La cauda del expresidente demuestra que en política tienen éxito los que trabajan con las emociones. A sus seguidores a ultranza les pasa lo de amantes que lo aceptan todo sin muestras de rigor ni de rubor. Entonces hacen caso omiso del largo listado de las acusaciones en su contra. Lo cual es muy grave.
A pesar de que los Estados Unidos cuenten con semejante cantidad de universidades y centros de investigación, y puedan convocar a las figuras más emblemáticas del planeta en cualquier actividad, persiste el trasfondo de un atraso creciente en cuanto a las exigencias a la hora de escoger quién va a gobernar.
Si bien ha llegado el momento en el que personas que trabajaron con él, como su propio vicepresidente, aclaran que bien le advirtieron de su derrota electoral, la insistencia del antiguo presidente en su punto de vista se convierte en un fenómeno digno de sospecha en cuanto a su verdadera finalidad.

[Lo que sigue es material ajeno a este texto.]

What follows belongs to an exercise in optimizing a design on an open flow for small area and a short achievable clock period; a production flow would make more cautious choices. The RTL was checked by simulation tests, not by an equivalence proof against the original design.

`design/flow/design.v`:
```
module axis_cordic #
(
  parameter FREQ_WIDTH = 32,
  parameter IN_WIDTH   = 18,  
  parameter EXTRA_BITS = 5   
)
(
  input wire aresetn,
  input wire aclk,
  input signed [FREQ_WIDTH-1:0] frequency,
  input signed [IN_WIDTH-1:0] in_data,
  output wire [47:0] m_axis_tdata,
  output wire m_axis_tvalid
);
reg [31:0] freq_r;           
reg [31:0] phase;            
reg        rst_d;            
reg [17:0] d_r;              
reg [4:0]  cnt;              
reg        live;             
wire       keep = aresetn & live;    
wire [31:0] phase_sum;
cordic_add #(.W(32), .ARCH(0)) acc (.a(phase), .b(freq_r), .ci(1'b0), .s(phase_sum), .co());
always @(posedge aclk)
begin
  freq_r <= frequency;
  rst_d  <= !aresetn;
  d_r    <= in_data;
  phase  <= rst_d ? 32'd0 : phase_sum;
  cnt    <= !aresetn ? 5'd0 : (cnt == 5'd21 ? cnt : cnt + 5'd1);
  live   <= aresetn & (cnt >= 5'd19);
end
wire [2:0] q_nx = rst_d ? 3'd0 : phase_sum[31:29];
reg ax_neg, ay_neg, big_x;
always @(posedge aclk)
begin
  ax_neg <= q_nx[2] ^ q_nx[1];        
  ay_neg <= q_nx[2];                  
  big_x  <= ~(q_nx[1] ^ q_nx[0]);     
end
wire big_y = ~big_x;
wire [19:0] d_ext = {{2{d_r[17]}}, d_r};
wire [19:0] d4    = {d_r, 2'b00};
wire [19:0] x1s, y1s;
cordic_add #(.W(20), .ARCH(0)) x1add (.a(big_x ? (d4 ^ {20{ax_neg}}) : 20'd0),
  .b(d_ext ^ {20{big_x ^ ax_neg}}), .ci(big_x | ax_neg), .s(x1s), .co());
cordic_add #(.W(20), .ARCH(0)) y1add (.a(big_y ? (d4 ^ {20{ay_neg}}) : 20'd0),
  .b(d_ext ^ {20{big_y ^ ay_neg}}), .ci(big_y | ay_neg), .s(y1s), .co());
reg [19:0] X1, Y1;           
always @(posedge aclk)
begin
  X1 <= x1s;
  Y1 <= y1s;
end
wire [0:0] zs0 = ~phase[29];    
wire [20:0] zn1;
cordic_sxadd #(.W(21), .LO(20), .ARCH(0)) zadd1 (.a({~phase[29], phase[28:9]}), .b(20'd619011 ^ {20{~zs0}}), .bs(~zs0), .ci(~zs0), .s(zn1));
reg [20:0] Z1;
reg xm1;    
always @(posedge aclk) begin Z1 <= zn1; xm1 <= ~zn1[20]; end
wire [0:0] zs1 = Z1[20];    
wire [19:0] zn2;
cordic_sxadd #(.W(20), .LO(19), .ARCH(0)) zadd2 (.a(Z1[19:0]), .b(19'd327068 ^ {19{~zs1}}), .bs(~zs1), .ci(~zs1), .s(zn2));
reg [19:0] Z2;
reg xm2;    
always @(posedge aclk) begin Z2 <= zn2; xm2 <= ~zn2[19]; end
wire [0:0] zs2 = Z2[19];    
wire [18:0] zn3;
cordic_sxadd #(.W(19), .LO(18), .ARCH(0)) zadd3 (.a(Z2[18:0]), .b(18'd166025 ^ {18{~zs2}}), .bs(~zs2), .ci(~zs2), .s(zn3));
reg [18:0] Z3;
reg xm3;    
always @(posedge aclk) begin Z3 <= zn3; xm3 <= ~zn3[18]; end
wire [0:0] zs3 = Z3[18];    
wire [17:0] zn4;
cordic_sxadd #(.W(18), .LO(17), .ARCH(0)) zadd4 (.a(Z3[17:0]), .b(17'd83335 ^ {17{~zs3}}), .bs(~zs3), .ci(~zs3), .s(zn4));
reg [17:0] Z4;
reg xm4;    
always @(posedge aclk) begin Z4 <= zn4; xm4 <= ~zn4[17]; end
wire [0:0] zs4 = Z4[17];    
wire [16:0] zn5;
cordic_sxadd #(.W(17), .LO(16), .ARCH(0)) zadd5 (.a(Z4[16:0]), .b(16'd41708 ^ {16{~zs4}}), .bs(~zs4), .ci(~zs4), .s(zn5));
reg [16:0] Z5;
reg xm5;    
always @(posedge aclk) begin Z5 <= zn5; xm5 <= ~zn5[16]; end
wire [0:0] zs5 = Z5[16];    
wire [15:0] zn6;
cordic_sxadd #(.W(16), .LO(15), .ARCH(0)) zadd6 (.a(Z5[15:0]), .b(15'd20859 ^ {15{~zs5}}), .bs(~zs5), .ci(~zs5), .s(zn6));
reg [15:0] Z6;
reg xm6;    
always @(posedge aclk) begin Z6 <= zn6; xm6 <= ~zn6[15]; end
wire [0:0] zs6 = Z6[15];    
wire [14:0] zn7;
cordic_sxadd #(.W(15), .LO(14), .ARCH(0)) zadd7 (.a(Z6[14:0]), .b(14'd10430 ^ {14{~zs6}}), .bs(~zs6), .ci(~zs6), .s(zn7));
reg [14:0] Z7;
reg xm7;    
always @(posedge aclk) begin Z7 <= zn7; xm7 <= ~zn7[14]; end
wire [0:0] zs7 = Z7[14];    
wire [13:0] zn8;
cordic_sxadd #(.W(14), .LO(13), .ARCH(0)) zadd8 (.a(Z7[13:0]), .b(13'd5215 ^ {13{~zs7}}), .bs(~zs7), .ci(~zs7), .s(zn8));
reg [13:0] Z8;
reg xm8;    
always @(posedge aclk) begin Z8 <= zn8; xm8 <= ~zn8[13]; end
wire [0:0] zs8 = Z8[13];    
wire [12:0] zn9;
cordic_sxadd #(.W(13), .LO(12), .ARCH(0)) zadd9 (.a(Z8[12:0]), .b(12'd2608 ^ {12{~zs8}}), .bs(~zs8), .ci(~zs8), .s(zn9));
reg [12:0] Z9;
reg xm9;    
always @(posedge aclk) begin Z9 <= zn9; xm9 <= ~zn9[12]; end
wire [0:0] zs9 = Z9[12];    
wire [11:0] zn10;
cordic_sxadd #(.W(12), .LO(11), .ARCH(0)) zadd10 (.a(Z9[11:0]), .b(11'd1304 ^ {11{~zs9}}), .bs(~zs9), .ci(~zs9), .s(zn10));
reg [11:0] Z10;
reg xm10;    
always @(posedge aclk) begin Z10 <= zn10; xm10 <= ~zn10[11]; end
wire [0:0] zs10 = Z10[11];    
wire [10:0] zn11;
cordic_sxadd #(.W(11), .LO(10), .ARCH(0)) zadd11 (.a(Z10[10:0]), .b(10'd652 ^ {10{~zs10}}), .bs(~zs10), .ci(~zs10), .s(zn11));
reg [10:0] Z11;
reg xm11;    
always @(posedge aclk) begin Z11 <= zn11; xm11 <= ~zn11[10]; end
wire [0:0] zs11 = Z11[10];    
wire [9:0] zn12;
cordic_sxadd #(.W(10), .LO(9), .ARCH(0)) zadd12 (.a(Z11[9:0]), .b(9'd326 ^ {9{~zs11}}), .bs(~zs11), .ci(~zs11), .s(zn12));
reg [9:0] Z12;
reg xm12;    
always @(posedge aclk) begin Z12 <= zn12; xm12 <= ~zn12[9]; end
wire [0:0] zs12 = Z12[9];    
wire [8:0] zn13;
cordic_sxadd #(.W(9), .LO(8), .ARCH(0)) zadd13 (.a(Z12[8:0]), .b(8'd163 ^ {8{~zs12}}), .bs(~zs12), .ci(~zs12), .s(zn13));
reg [8:0] Z13;
reg xm13;    
always @(posedge aclk) begin Z13 <= zn13; xm13 <= ~zn13[8]; end
wire [0:0] zs13 = Z13[8];    
wire [7:0] zn14;
cordic_sxadd #(.W(8), .LO(7), .ARCH(0)) zadd14 (.a(Z13[7:0]), .b(7'd81 ^ {7{~zs13}}), .bs(~zs13), .ci(~zs13), .s(zn14));
reg [7:0] Z14;
reg xm14;    
always @(posedge aclk) begin Z14 <= zn14; xm14 <= ~zn14[7]; end
wire [0:0] zs14 = Z14[7];    
wire [6:0] zn15;
cordic_sxadd #(.W(7), .LO(6), .ARCH(0)) zadd15 (.a(Z14[6:0]), .b(6'd41 ^ {6{~zs14}}), .bs(~zs14), .ci(~zs14), .s(zn15));
reg [6:0] Z15;
reg xm15;    
always @(posedge aclk) begin Z15 <= zn15; xm15 <= ~zn15[6]; end
wire [0:0] zs15 = Z15[6];    
wire [5:0] zn16;
cordic_sxadd #(.W(6), .LO(5), .ARCH(0)) zadd16 (.a(Z15[5:0]), .b(5'd20 ^ {5{~zs15}}), .bs(~zs15), .ci(~zs15), .s(zn16));
reg [5:0] Z16;
reg xm16;    
always @(posedge aclk) begin Z16 <= zn16; xm16 <= ~zn16[5]; end
wire [0:0] zs16 = Z16[5];    
wire [4:0] zn17;
cordic_sxadd #(.W(5), .LO(4), .ARCH(0)) zadd17 (.a(Z16[4:0]), .b(4'd10 ^ {4{~zs16}}), .bs(~zs16), .ci(~zs16), .s(zn17));
reg [4:0] Z17;
reg xm17;    
always @(posedge aclk) begin Z17 <= zn17; xm17 <= ~zn17[4]; end
wire [0:0] zs17 = Z17[4];    
wire [3:0] zn18;
cordic_sxadd #(.W(4), .LO(3), .ARCH(0)) zadd18 (.a(Z17[3:0]), .b(3'd5 ^ {3{~zs17}}), .bs(~zs17), .ci(~zs17), .s(zn18));
reg [3:0] Z18;
reg xm18;    
always @(posedge aclk) begin Z18 <= zn18; xm18 <= ~zn18[3]; end
wire [0:0] zs18 = Z18[3];    
wire [2:0] zn19;
cordic_sxadd #(.W(3), .LO(2), .ARCH(0)) zadd19 (.a(Z18[2:0]), .b(2'd3 ^ {2{~zs18}}), .bs(~zs18), .ci(~zs18), .s(zn19));
reg [2:0] Z19;
reg xm19;    
always @(posedge aclk) begin Z19 <= zn19; xm19 <= ~zn19[2]; end
wire [23:0] Xf1 = {X1, 4'b0000};
wire [23:0] Yf1 = {Y1, 4'b0000};
wire m1 = xm1;
wire [21:0] xs2, ys2;
cordic_sxadd #(.W(22), .LO(20), .ARCH(0)) xadd2 (.a({X1, 2'b00}), .b(Y1 ^ {20{m1}}), .bs(Y1[19] ^ m1), .ci(m1), .s(xs2));
cordic_sxadd #(.W(22), .LO(20), .ARCH(0)) yadd2 (.a({Y1, 2'b00}), .b(X1 ^ {20{Z1[20]}}), .bs(X1[19] ^ Z1[20]), .ci(Z1[20]), .s(ys2));
reg [21:0] X2, Y2;
always @(posedge aclk) begin X2 <= xs2; Y2 <= ys2; end
wire [23:0] Xf2 = {X2, 2'b00};
wire [23:0] Yf2 = {Y2, 2'b00};
wire m2 = xm2;
wire [23:0] xs3, ys3;
cordic_sxadd #(.W(24), .LO(20), .ARCH(0)) xadd3 (.a(Xf2), .b(Yf2[22:3] ^ {20{m2}}), .bs(Yf2[23] ^ m2), .ci(Yf2[2] ^ m2), .s(xs3));
cordic_sxadd #(.W(24), .LO(20), .ARCH(0)) yadd3 (.a(Yf2), .b(Xf2[22:3] ^ {20{Z2[19]}}), .bs(Xf2[23] ^ Z2[19]), .ci(Xf2[2] ^ Z2[19]), .s(ys3));
reg [23:0] X3, Y3;
always @(posedge aclk) begin X3 <= xs3; Y3 <= ys3; end
wire [23:0] Xf3 = X3;
wire [23:0] Yf3 = Y3;
wire m3 = xm3;
wire [23:0] xs4, ys4;
cordic_sxadd #(.W(24), .LO(19), .ARCH(0)) xadd4 (.a(Xf3), .b(Yf3[22:4] ^ {19{m3}}), .bs(Yf3[23] ^ m3), .ci(Yf3[3] ^ m3), .s(xs4));
cordic_sxadd #(.W(24), .LO(19), .ARCH(0)) yadd4 (.a(Yf3), .b(Xf3[22:4] ^ {19{Z3[18]}}), .bs(Xf3[23] ^ Z3[18]), .ci(Xf3[3] ^ Z3[18]), .s(ys4));
reg [23:0] X4, Y4;
always @(posedge aclk) begin X4 <= xs4; Y4 <= ys4; end
wire [23:0] Xf4 = X4;
wire [23:0] Yf4 = Y4;
wire m4 = xm4;
wire [23:0] xs5, ys5;
cordic_sxadd #(.W(24), .LO(18), .ARCH(0)) xadd5 (.a(Xf4), .b(Yf4[22:5] ^ {18{m4}}), .bs(Yf4[23] ^ m4), .ci(Yf4[4] ^ m4), .s(xs5));
cordic_sxadd #(.W(24), .LO(18), .ARCH(0)) yadd5 (.a(Yf4), .b(Xf4[22:5] ^ {18{Z4[17]}}), .bs(Xf4[23] ^ Z4[17]), .ci(Xf4[4] ^ Z4[17]), .s(ys5));
reg [23:0] X5, Y5;
always @(posedge aclk) begin X5 <= xs5; Y5 <= ys5; end
wire [23:0] Xf5 = X5;
wire [23:0] Yf5 = Y5;
wire m5 = xm5;
wire [23:0] xs6, ys6;
cordic_sxadd #(.W(24), .LO(17), .ARCH(0)) xadd6 (.a(Xf5), .b(Yf5[22:6] ^ {17{m5}}), .bs(Yf5[23] ^ m5), .ci(Yf5[5] ^ m5), .s(xs6));
cordic_sxadd #(.W(24), .LO(17), .ARCH(0)) yadd6 (.a(Yf5), .b(Xf5[22:6] ^ {17{Z5[16]}}), .bs(Xf5[23] ^ Z5[16]), .ci(Xf5[5] ^ Z5[16]), .s(ys6));
reg [23:0] X6, Y6;
always @(posedge aclk) begin X6 <= xs6; Y6 <= ys6; end
wire [23:0] Xf6 = X6;
wire [23:0] Yf6 = Y6;
wire m6 = xm6;
wire [23:0] xs7, ys7;
cordic_sxadd #(.W(24), .LO(16), .ARCH(0)) xadd7 (.a(Xf6), .b(Yf6[22:7] ^ {16{m6}}), .bs(Yf6[23] ^ m6), .ci(Yf6[6] ^ m6), .s(xs7));
cordic_sxadd #(.W(24), .LO(16), .ARCH(0)) yadd7 (.a(Yf6), .b(Xf6[22:7] ^ {16{Z6[15]}}), .bs(Xf6[23] ^ Z6[15]), .ci(Xf6[6] ^ Z6[15]), .s(ys7));
reg [23:0] X7, Y7;
always @(posedge aclk) begin X7 <= xs7; Y7 <= ys7; end
wire [23:0] Xf7 = X7;
wire [23:0] Yf7 = Y7;
wire m7 = xm7;
wire [23:0] xs8, ys8;
cordic_sxadd #(.W(24), .LO(15), .ARCH(0)) xadd8 (.a(Xf7), .b(Yf7[22:8] ^ {15{m7}}), .bs(Yf7[23] ^ m7), .ci(Yf7[7] ^ m7), .s(xs8));
cordic_sxadd #(.W(24), .LO(15), .ARCH(0)) yadd8 (.a(Yf7), .b(Xf7[22:8] ^ {15{Z7[14]}}), .bs(Xf7[23] ^ Z7[14]), .ci(Xf7[7] ^ Z7[14]), .s(ys8));
reg [23:0] X8, Y8;
always @(posedge aclk) begin X8 <= xs8; Y8 <= ys8; end
wire [23:0] Xf8 = X8;
wire [23:0] Yf8 = Y8;
wire m8 = xm8;
wire [23:0] xs9, ys9;
cordic_sxadd #(.W(24), .LO(14), .ARCH(0)) xadd9 (.a(Xf8), .b(Yf8[22:9] ^ {14{m8}}), .bs(Yf8[23] ^ m8), .ci(Yf8[8] ^ m8), .s(xs9));
cordic_sxadd #(.W(24), .LO(14), .ARCH(0)) yadd9 (.a(Yf8), .b(Xf8[22:9] ^ {14{Z8[13]}}), .bs(Xf8[23] ^ Z8[13]), .ci(Xf8[8] ^ Z8[13]), .s(ys9));
reg [23:0] X9, Y9;
always @(posedge aclk) begin X9 <= xs9; Y9 <= ys9; end
wire [23:0] Xf9 = X9;
wire [23:0] Yf9 = Y9;
wire m9 = xm9;
wire [23:0] xs10, ys10;
cordic_sxadd #(.W(24), .LO(13), .ARCH(0)) xadd10 (.a(Xf9), .b(Yf9[22:10] ^ {13{m9}}), .bs(Yf9[23] ^ m9), .ci(Yf9[9] ^ m9), .s(xs10));
cordic_sxadd #(.W(24), .LO(13), .ARCH(0)) yadd10 (.a(Yf9), .b(Xf9[22:10] ^ {13{Z9[12]}}), .bs(Xf9[23] ^ Z9[12]), .ci(Xf9[9] ^ Z9[12]), .s(ys10));
reg [23:0] X10, Y10;
always @(posedge aclk) begin X10 <= xs10; Y10 <= ys10; end
wire [23:0] Xf10 = X10;
wire [23:0] Yf10 = Y10;
wire m10 = xm10;
wire [23:0] xs11, ys11;
cordic_sxadd #(.W(24), .LO(12), .ARCH(0)) xadd11 (.a(Xf10), .b(Yf10[22:11] ^ {12{m10}}), .bs(Yf10[23] ^ m10), .ci(Yf10[10] ^ m10), .s(xs11));
cordic_sxadd #(.W(24), .LO(12), .ARCH(0)) yadd11 (.a(Yf10), .b(Xf10[22:11] ^ {12{Z10[11]}}), .bs(Xf10[23] ^ Z10[11]), .ci(Xf10[10] ^ Z10[11]), .s(ys11));
reg [23:0] X11, Y11;
always @(posedge aclk) begin X11 <= xs11; Y11 <= ys11; end
wire [23:0] Xf11 = X11;
wire [23:0] Yf11 = Y11;
wire m11 = xm11;
wire [23:0] xs12, ys12;
cordic_sxadd #(.W(24), .LO(11), .ARCH(0)) xadd12 (.a(Xf11), .b(Yf11[22:12] ^ {11{m11}}), .bs(Yf11[23] ^ m11), .ci(Yf11[11] ^ m11), .s(xs12));
cordic_sxadd #(.W(24), .LO(11), .ARCH(0)) yadd12 (.a(Yf11), .b(Xf11[22:12] ^ {11{Z11[10]}}), .bs(Xf11[23] ^ Z11[10]), .ci(Xf11[11] ^ Z11[10]), .s(ys12));
reg [23:0] X12, Y12;
always @(posedge aclk) begin X12 <= xs12; Y12 <= ys12; end
wire [23:0] Xf12 = X12;
wire [23:0] Yf12 = Y12;
wire m12 = xm12;
wire [23:0] xs13, ys13;
cordic_sxadd #(.W(24), .LO(10), .ARCH(0)) xadd13 (.a(Xf12), .b(Yf12[22:13] ^ {10{m12}}), .bs(Yf12[23] ^ m12), .ci(Yf12[12] ^ m12), .s(xs13));
cordic_sxadd #(.W(24), .LO(10), .ARCH(0)) yadd13 (.a(Yf12), .b(Xf12[22:13] ^ {10{Z12[9]}}), .bs(Xf12[23] ^ Z12[9]), .ci(Xf12[12] ^ Z12[9]), .s(ys13));
reg [23:0] X13, Y13;
always @(posedge aclk) begin X13 <= xs13; Y13 <= ys13; end
wire [23:0] Xf13 = X13;
wire [23:0] Yf13 = Y13;
wire m13 = xm13;
wire [23:0] xs14, ys14;
cordic_sxadd #(.W(24), .LO(9), .ARCH(0)) xadd14 (.a(Xf13), .b(Yf13[22:14] ^ {9{m13}}), .bs(Yf13[23] ^ m13), .ci(Yf13[13] ^ m13), .s(xs14));
cordic_sxadd #(.W(24), .LO(9), .ARCH(0)) yadd14 (.a(Yf13), .b(Xf13[22:14] ^ {9{Z13[8]}}), .bs(Xf13[23] ^ Z13[8]), .ci(Xf13[13] ^ Z13[8]), .s(ys14));
reg [23:0] X14, Y14;
always @(posedge aclk) begin X14 <= xs14; Y14 <= ys14; end
wire [23:0] Xf14 = X14;
wire [23:0] Yf14 = Y14;
wire m14 = xm14;
wire [23:0] xs15, ys15;
cordic_sxadd #(.W(24), .LO(8), .ARCH(0)) xadd15 (.a(Xf14), .b(Yf14[22:15] ^ {8{m14}}), .bs(Yf14[23] ^ m14), .ci(Yf14[14] ^ m14), .s(xs15));
cordic_sxadd #(.W(24), .LO(8), .ARCH(0)) yadd15 (.a(Yf14), .b(Xf14[22:15] ^ {8{Z14[7]}}), .bs(Xf14[23] ^ Z14[7]), .ci(Xf14[14] ^ Z14[7]), .s(ys15));
reg [23:0] X15, Y15;
always @(posedge aclk) begin X15 <= xs15; Y15 <= ys15; end
wire [23:0] Xf15 = X15;
wire [23:0] Yf15 = Y15;
wire m15 = xm15;
wire [23:0] xs16, ys16;
cordic_sxadd #(.W(24), .LO(7), .ARCH(0)) xadd16 (.a(Xf15), .b(Yf15[22:16] ^ {7{m15}}), .bs(Yf15[23] ^ m15), .ci(Yf15[15] ^ m15), .s(xs16));
cordic_sxadd #(.W(24), .LO(7), .ARCH(0)) yadd16 (.a(Yf15), .b(Xf15[22:16] ^ {7{Z15[6]}}), .bs(Xf15[23] ^ Z15[6]), .ci(Xf15[15] ^ Z15[6]), .s(ys16));
reg [23:0] X16, Y16;
always @(posedge aclk) begin X16 <= xs16; Y16 <= ys16; end
wire [23:0] Xf16 = X16;
wire [23:0] Yf16 = Y16;
wire m16 = xm16;
wire [23:0] xs17, ys17;
cordic_sxadd #(.W(24), .LO(6), .ARCH(0)) xadd17 (.a(Xf16), .b(Yf16[22:17] ^ {6{m16}}), .bs(Yf16[23] ^ m16), .ci(Yf16[16] ^ m16), .s(xs17));
cordic_sxadd #(.W(24), .LO(6), .ARCH(0)) yadd17 (.a(Yf16), .b(Xf16[22:17] ^ {6{Z16[5]}}), .bs(Xf16[23] ^ Z16[5]), .ci(Xf16[16] ^ Z16[5]), .s(ys17));
reg [23:0] X17, Y17;
always @(posedge aclk) begin X17 <= xs17; Y17 <= ys17; end
wire [23:0] Xf17 = X17;
wire [23:0] Yf17 = Y17;
wire m17 = xm17;
wire [23:0] xs18, ys18;
cordic_sxadd #(.W(24), .LO(5), .ARCH(0)) xadd18 (.a(Xf17), .b(Yf17[22:18] ^ {5{m17}}), .bs(Yf17[23] ^ m17), .ci(Yf17[17] ^ m17), .s(xs18));
cordic_sxadd #(.W(24), .LO(5), .ARCH(0)) yadd18 (.a(Yf17), .b(Xf17[22:18] ^ {5{Z17[4]}}), .bs(Xf17[23] ^ Z17[4]), .ci(Xf17[17] ^ Z17[4]), .s(ys18));
reg [23:0] X18, Y18;
always @(posedge aclk) begin X18 <= xs18; Y18 <= ys18; end
wire [23:0] Xf18 = X18;
wire [23:0] Yf18 = Y18;
wire m18 = xm18;
wire [23:0] xs19, ys19;
cordic_sxadd #(.W(24), .LO(4), .ARCH(0)) xadd19 (.a(Xf18), .b(Yf18[22:19] ^ {4{m18}}), .bs(Yf18[23] ^ m18), .ci(Yf18[18] ^ m18), .s(xs19));
cordic_sxadd #(.W(24), .LO(4), .ARCH(0)) yadd19 (.a(Yf18), .b(Xf18[22:19] ^ {4{Z18[3]}}), .bs(Xf18[23] ^ Z18[3]), .ci(Xf18[18] ^ Z18[3]), .s(ys19));
reg [23:0] X19, Y19;
always @(posedge aclk) begin X19 <= xs19; Y19 <= ys19; end
wire [23:0] Xf19 = X19;
wire [23:0] Yf19 = Y19;
wire m19 = xm19;
wire [23:0] xs20, ys20;
cordic_sxadd #(.W(24), .LO(3), .ARCH(0)) xadd20 (.a(Xf19), .b(Yf19[22:20] ^ {3{m19}}), .bs(Yf19[23] ^ m19), .ci(Yf19[19] ^ m19), .s(xs20));
cordic_sxadd #(.W(24), .LO(3), .ARCH(0)) yadd20 (.a(Yf19), .b(Xf19[22:20] ^ {3{Z19[2]}}), .bs(Xf19[23] ^ Z19[2]), .ci(Xf19[19] ^ Z19[2]), .s(ys20));
reg [23:0] X20, Y20;
always @(posedge aclk) begin X20 <= xs20 & {24{keep}}; Y20 <= ys20 & {24{keep}}; end
wire [23:0] Xf20 = X20;
wire [23:0] Yf20 = Y20;
assign m_axis_tdata[23:0]  = X20;
assign m_axis_tdata[47:24] = Y20;
assign m_axis_tvalid = 1;                        
endmodule
module cordic_add #
(
  parameter W    = 8,
  parameter ARCH = 0
)
(
  input  wire [W-1:0] a,
  input  wire [W-1:0] b,
  input  wire         ci,
  output wire [W-1:0] s,
  output wire         co
);
function [W-1:0] carries;
  input [W-1:0] gi;
  input [W-1:0] pi;
  input         cin;
  reg   [W-1:0] g, p;
  integer l, i;
  begin
    g = gi;
    p = pi;
    g[0] = g[0] | (p[0] & cin);
    for (l = 0; (1 << l) < W; l = l + 1)
      for (i = W - 1; i >= 0; i = i - 1)
        if (ARCH == 0 && ((i >> l) & 1)) begin
          g[i] = g[i] | (p[i] & g[((i >> l) << l) - 1]);
          p[i] = p[i] & p[((i >> l) << l) - 1];
        end
        else if (ARCH == 1 && i >= (1 << l)) begin
          g[i] = g[i] | (p[i] & g[i - (1 << l)]);
          p[i] = p[i] & p[i - (1 << l)];
        end
    carries = g;
  end
endfunction
generate
  if (ARCH == 2) begin : plain
    wire [W:0] t = {1'b0, a} + {1'b0, b} + {{W{1'b0}}, ci};
    assign s  = t[W-1:0];
    assign co = t[W];
  end
  else begin : prefix
    wire [W-1:0] h = a ^ b;
    wire [W-1:0] g = carries(a & b, h, ci);
    assign s  = h ^ {g[W-2:0], ci};
    assign co = g[W-1];
  end
endgenerate
endmodule
module cordic_pand #
(
  parameter W = 8
)
(
  input  wire [W-1:0] x,
  output wire [W:0]   y
);
function [W-1:0] pand;
  input [W-1:0] x;
  reg   [W-1:0] q;
  integer l, i;
  begin
    q = x;
    for (l = 0; (1 << l) < W; l = l + 1)
      for (i = W - 1; i >= 0; i = i - 1)
        if ((i >> l) & 1)
          q[i] = q[i] & q[((i >> l) << l) - 1];
    pand = q;
  end
endfunction
assign y = {pand(x), 1'b1};
endmodule
module cordic_sxadd #
(
  parameter W    = 24,
  parameter LO   = 8,
  parameter ARCH = 0
)
(
  input  wire [W-1:0]  a,
  input  wire [LO-1:0] b,
  input  wire          bs,
  input  wire          ci,
  output wire [W-1:0]  s
);
localparam H = W - LO;
wire cl;
wire [H:0] ones, zeros;
wire [H-1:0] ah = a[W-1:LO];
cordic_add #(.W(LO), .ARCH(ARCH)) low (.a(a[LO-1:0]), .b(b), .ci(ci), .s(s[LO-1:0]), .co(cl));
cordic_pand #(.W(H)) po (.x(ah), .y(ones));
cordic_pand #(.W(H)) pz (.x(~ah), .y(zeros));
wire [H-1:0] a1 = bs ? ah : ah ^ ones[H-1:0];
wire [H-1:0] a0 = bs ? ah ^ zeros[H-1:0] : ah;
assign s[W-1:LO] = cl ? a1 : a0;
endmodule
```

El tiempo dirá si se trata simplemente del caso de un contraventor que busca politizar los efectos judiciales de su propia conducta, para sacar provecho y evadir la acción de una justicia que no cesa de demeritar. Mientras insiste en su prédica sin fundamento contra las instituciones del país que ya presidió con desdén y que ahora aspira de nuevo a gobernar. Los conocedores dicen que la “América grande otra vez”, no se percibió a su paso por la presidencia. Más bien todo lo contrario. Y agregan que, si el expresidente quisiera de verdad a su América, no insistiría en hacerle daño.